Echando una mirada a la Italia, teatro de frecuentes convulsiones, que ella misma ha provocado, se advierte que es un país falto de diques y sin defensa. Si se hubiera puesto en estado de resistir a sus enemigos, a imitación de España, Francia y Alemania, o la irrupción de los extranjeros hubiera sido menos considerable y desastrosa, o no hubiera sido invadida.

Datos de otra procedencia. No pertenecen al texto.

==> src/rtl/core/c2dp_pkg.sv <==
// Package for the complex to dB and phase converter.
// Holds widths, rotation and log constants and the sideband word types.
// No dependencies.
package c2dp_pkg;

  localparam int TABLE_STAGES        = 24;
  localparam int ROTATION_STAGES_DEF = 16;
  localparam int XW                  = 35;
  localparam int ZW                  = 26;
  localparam int NW                  = 31;
  localparam int FRAC_BITS           = 16;
  localparam int LW                  = 26;
  localparam int PW                  = 47;

  localparam logic [21:0] ATAN_Q16 [TABLE_STAGES] = '{
    22'd2949120, 22'd1740967, 22'd919879, 22'd466945, 22'd234379, 22'd117304,
    22'd58666, 22'd29335, 22'd14668, 22'd7334, 22'd3667, 22'd1833,
    22'd917, 22'd458, 22'd229, 22'd115, 22'd57, 22'd29,
    22'd14, 22'd7, 22'd4, 22'd2, 22'd1, 22'd0
  };

  localparam logic signed [LW-1:0] LOG2_GAIN_Q16     = 26'sd47163;
  localparam logic signed [20:0]   DB_PER_OCTAVE_Q16 = 21'sd394566;
  localparam logic signed [ZW:0]   HALF_TURN_Q16     = 27'sd11796480;
  localparam logic signed [18:0]   WRAP_HI           = 19'sd23040;
  localparam logic signed [18:0]   FULL_TURN_Q7      = 19'sd46080;
  localparam logic [9:0]           EXP_BIAS          = 10'd158;
  localparam logic signed [15:0]   DB_MIN            = 16'sh8000;

  typedef struct packed {
    logic       last;
    logic       bad;
    logic       zero;
    logic       rneg;
    logic       ineg;
    logic [7:0] emax;
  } side_t;

  typedef struct packed {
    logic               last;
    logic               bad;
    logic               zero;
    logic [7:0]         emax;
    logic [5:0]         lead;
    logic signed [15:0] ang;
  } tail_t;

endpackage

Ya no hablaré más sobre los medios generales de vencer la mala fortuna; pero, limitándome a ciertas particularidades, debo notar que aun en el día no es cosa rara ver a príncipes que han caído de un estado de prosperidad en la desgracia, sin que pueda esto atribuirse a alguna mudanza en su conducta o en su carácter; lo cual en mi juicio proviene de las causas que he manifestado antes con bastante extensión, a saber: que los príncipes que se fían demasiado en la fortuna, se arruinan cuando ella los abandona. Aquellos que arreglan su conducta a las circunstancias, rara vez son desgraciados, porque la fortuna se muda solamente para los que no saben acomodarse al tiempo. Prueba de esto es la diversidad de caminos que toman los que corren en pos de la gloria, o de las riquezas: el uno se dirige hacia su objeto a bulto y a la buena ventura, el otro con discernimiento y medida; este usa de la astucia, y aquel de la fuerza; uno tiene espera, otro es impaciente; y no obstante, vemos a muchos conseguir su intento por estos medios tan diversos y aun contrarios; y algunas veces de dos que siguen la misma senda, el uno llega a su destino, y el otro se extravía. La diferencia de tiempos puede unicamente descifrar la extravagancia de los sucesos.

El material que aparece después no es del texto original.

## config.mk

```make
export PLATFORM = sky130hd
export DESIGN_NAME = c2dp_rot_cell
export DESIGN_NICKNAME = d
export VERILOG_FILES = /design/src/rtl/core/c2dp_pkg.sv /design/src/rtl/core/c2dp_rot_cell.sv
export SDC_FILE = /design/constraint.sdc
export NUM_CORES = 1
export LEC_CHECK = 0
export ABC_AREA = 1
export BUFFER_PORTS_ARGS = -buffer_cell sky130_fd_sc_hd__buf_2
export CAP_MARGIN = 40
export CORE_ASPECT_RATIO = 1.2
export CORE_MARGIN = 8
export CORE_UTILIZATION = 45
export CTS_CLUSTER_SIZE = 10
export DETAILED_ROUTE_END_ITERATION = 8
export PLACE_DENSITY = 0.7
export SKIP_CTS_REPAIR_TIMING = 1
export SLEW_MARGIN = 20
export SYNTH_ARGS = -nofsm -noshare
export SYNTH_HDL_FRONTEND = slang
export SYNTH_SLANG_ARGS = --single-unit
```

## constraint.sdc

```tcl
create_clock -name clk_i -period 2.23 [get_ports clk_i]
set_input_delay 0.446 -clock clk_i [delete_from_list [all_inputs] [get_ports clk_i]]
set_output_delay 0.446 -clock clk_i [all_outputs]
set_load 0.01 [all_outputs]
```

## src/rtl/core/c2dp_pkg.sv

```systemverilog
// Package for the complex to dB and phase converter.
// Holds widths, rotation and log constants and the sideband word types.
// No dependencies.
package c2dp_pkg;

  localparam int TABLE_STAGES        = 24;
  localparam int ROTATION_STAGES_DEF = 16;
  localparam int XW                  = 35;
  localparam int ZW                  = 26;
  localparam int NW                  = 31;
  localparam int FRAC_BITS           = 16;
  localparam int LW                  = 26;
  localparam int PW                  = 47;

  localparam logic [21:0] ATAN_Q16 [TABLE_STAGES] = '{
    22'd2949120, 22'd1740967, 22'd919879, 22'd466945, 22'd234379, 22'd117304,
    22'd58666, 22'd29335, 22'd14668, 22'd7334, 22'd3667, 22'd1833,
    22'd917, 22'd458, 22'd229, 22'd115, 22'd57, 22'd29,
    22'd14, 22'd7, 22'd4, 22'd2, 22'd1, 22'd0
  };

  localparam logic signed [LW-1:0] LOG2_GAIN_Q16     = 26'sd47163;
  localparam logic signed [20:0]   DB_PER_OCTAVE_Q16 = 21'sd394566;
  localparam logic signed [ZW:0]   HALF_TURN_Q16     = 27'sd11796480;
  localparam logic signed [18:0]   WRAP_HI           = 19'sd23040;
  localparam logic signed [18:0]   FULL_TURN_Q7      = 19'sd46080;
  localparam logic [9:0]           EXP_BIAS          = 10'd158;
  localparam logic signed [15:0]   DB_MIN            = 16'sh8000;

  typedef struct packed {
    logic       last;
    logic       bad;
    logic       zero;
    logic       rneg;
    logic       ineg;
    logic [7:0] emax;
  } side_t;

  typedef struct packed {
    logic               last;
    logic               bad;
    logic               zero;
    logic [7:0]         emax;
    logic [5:0]         lead;
    logic signed [15:0] ang;
  } tail_t;

endpackage

```

## src/rtl/core/c2dp_rot_cell.sv

```systemverilog
// One vectoring rotation cell: shift-add step and angle accumulate.
// Depends on c2dp_pkg.
module c2dp_rot_cell #(
  parameter int IDX = 0
) (
  input  logic                           clk_i,
  input  logic                           rst_ni,
  input  logic                           en_i,
  input  logic                           valid_i,
  input  logic signed [c2dp_pkg::XW-1:0] x_i,
  input  logic signed [c2dp_pkg::XW-1:0] y_i,
  input  logic signed [c2dp_pkg::ZW-1:0] z_i,
  input  c2dp_pkg::side_t                side_i,
  output logic                           valid_o,
  output logic signed [c2dp_pkg::XW-1:0] x_o,
  output logic signed [c2dp_pkg::XW-1:0] y_o,
  output logic signed [c2dp_pkg::ZW-1:0] z_o,
  output c2dp_pkg::side_t                side_o
);
  localparam logic signed [c2dp_pkg::ZW-1:0] ATAN =
    signed'({{(c2dp_pkg::ZW-22){1'b0}}, c2dp_pkg::ATAN_Q16[IDX]});
  logic signed [c2dp_pkg::XW-1:0] xs, ys;
  logic valid_q;

  assign xs = x_i >>> IDX;
  assign ys = y_i >>> IDX;

  always_ff @(posedge clk_i or negedge rst_ni) begin
    if (!rst_ni) begin
      valid_q <= 1'b0;
    end else if (en_i) begin
      valid_q <= valid_i;
    end
  end

  always_ff @(posedge clk_i) begin
    if (en_i) begin
      side_o <= side_i;
      if (!y_i[c2dp_pkg::XW-1]) begin
        x_o <= x_i + ys;
        y_o <= y_i - xs;
        z_o <= z_i + ATAN;
      end else begin
        x_o <= x_i - ys;
        y_o <= y_i + xs;
        z_o <= z_i - ATAN;
      end
    end
  end

  assign valid_o = valid_q;
endmodule

```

Las circunstancias deciden también si en tal o cual ocasión un príncipe se ha conducido bien o mal. Hay tiempos en que es necesario valerse de suma prudencia, y hay otros en que el príncipe puede o debe dejar alguna cosa la casualidad; pero nada es tan difícil como mudar de intento y a tiempo de conducta y de carácter, ya sea porque no sepa uno resistir a sus hábitos e inclinaciones, o ya porque con dificultad se abandona un camino que siempre nos había dirigido bien.

Julio II, de un genio violento y arrebatador salió felizmente de todas sus empresas, sin duda porque las circunstancias en que este pontífice gobernaba la Iglesia, requerían un jefe de semejante carácter. Aun hay memoria de su primera invasión del territorio de Bolonia, viviendo Juan Bentivoglio, con la que dio celos a los Venecianos, a la España ya la Francia; pero no se atrevieron a incomodarle unos ni otros: los primeros, porque no se consideraban con fuerzas suficientes para resistir a un pontífice de aquel carácter; la España, porque ella misma tenia que recobrar el reino de Nápoles; y la Francia, por que además del interés que advertía en contemplar a Julio II, quería humillar también a los Venecianos, de suerte, que no titubeó en conceder al papa los socorros que le había pedido.

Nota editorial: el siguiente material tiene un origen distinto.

--- src/rtl/core/c2dp_pkg.sv ---
// Package for the complex to dB and phase converter.
// Holds widths, rotation and log constants and the sideband word types.
// No dependencies.
package c2dp_pkg;

  localparam int TABLE_STAGES        = 24;
  localparam int ROTATION_STAGES_DEF = 16;
  localparam int XW                  = 35;
  localparam int ZW                  = 26;
  localparam int NW                  = 31;
  localparam int FRAC_BITS           = 16;
  localparam int LW                  = 26;
  localparam int PW                  = 47;

  localparam logic [21:0] ATAN_Q16 [TABLE_STAGES] = '{
    22'd2949120, 22'd1740967, 22'd919879, 22'd466945, 22'd234379, 22'd117304,
    22'd58666, 22'd29335, 22'd14668, 22'd7334, 22'd3667, 22'd1833,
    22'd917, 22'd458, 22'd229, 22'd115, 22'd57, 22'd29,
    22'd14, 22'd7, 22'd4, 22'd2, 22'd1, 22'd0
  };

  localparam logic signed [LW-1:0] LOG2_GAIN_Q16     = 26'sd47163;
  localparam logic signed [20:0]   DB_PER_OCTAVE_Q16 = 21'sd394566;
  localparam logic signed [ZW:0]   HALF_TURN_Q16     = 27'sd11796480;
  localparam logic signed [18:0]   WRAP_HI           = 19'sd23040;
  localparam logic signed [18:0]   FULL_TURN_Q7      = 19'sd46080;
  localparam logic [9:0]           EXP_BIAS          = 10'd158;
  localparam logic signed [15:0]   DB_MIN            = 16'sh8000;

  typedef struct packed {
    logic       last;
    logic       bad;
    logic       zero;
    logic       rneg;
    logic       ineg;
    logic [7:0] emax;
  } side_t;

  typedef struct packed {
    logic               last;
    logic               bad;
    logic               zero;
    logic [7:0]         emax;
    logic [5:0]         lead;
    logic signed [15:0] ang;
  } tail_t;

endpackage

Así es como Julio II salió felizmente de una impresión en que hubieran sido intempestivas la prudencia y la circunspección; y sin duda esta misma impresión hubiera tenido mal éxito, dando tiempo a la España y a los Venecianos para reconocerse, y a la Francia para que la entretuviera con escusas y dilaciones.

Julio II manifestó en todas sus empresas el mismo carácter de violencia, justificándolo el éxito plenamente; pero acaso no vivió bastante para probar la inconstancia de la fortuna, porque, si hubiese llegado tiempo de valerse de la prudencia y la circunspección, inevitablemente hubiera encontrado su ruina en aquella inflexibilidad de carácter e impetuosidad, que eran tan naturales en él.

De todo esto es preciso concluir que aquellos que no saben mudar de método cuando los tiempos lo requieren, prosperan sin duda mientras van del acuerdo con la fortuna; pero se pierden luego que esta se muda, no sabiendo; seguirla en sus frecuentes variaciones.

Por último, opino que más vale ser atrevido que demasiado circunspecto; porque la fortuna es de un sexo que únicamente cede a la violencia, repele siempre a los cobardes, y, si suele declararse por los jóvenes, es porque son ellos más emprendedores y atrevidos.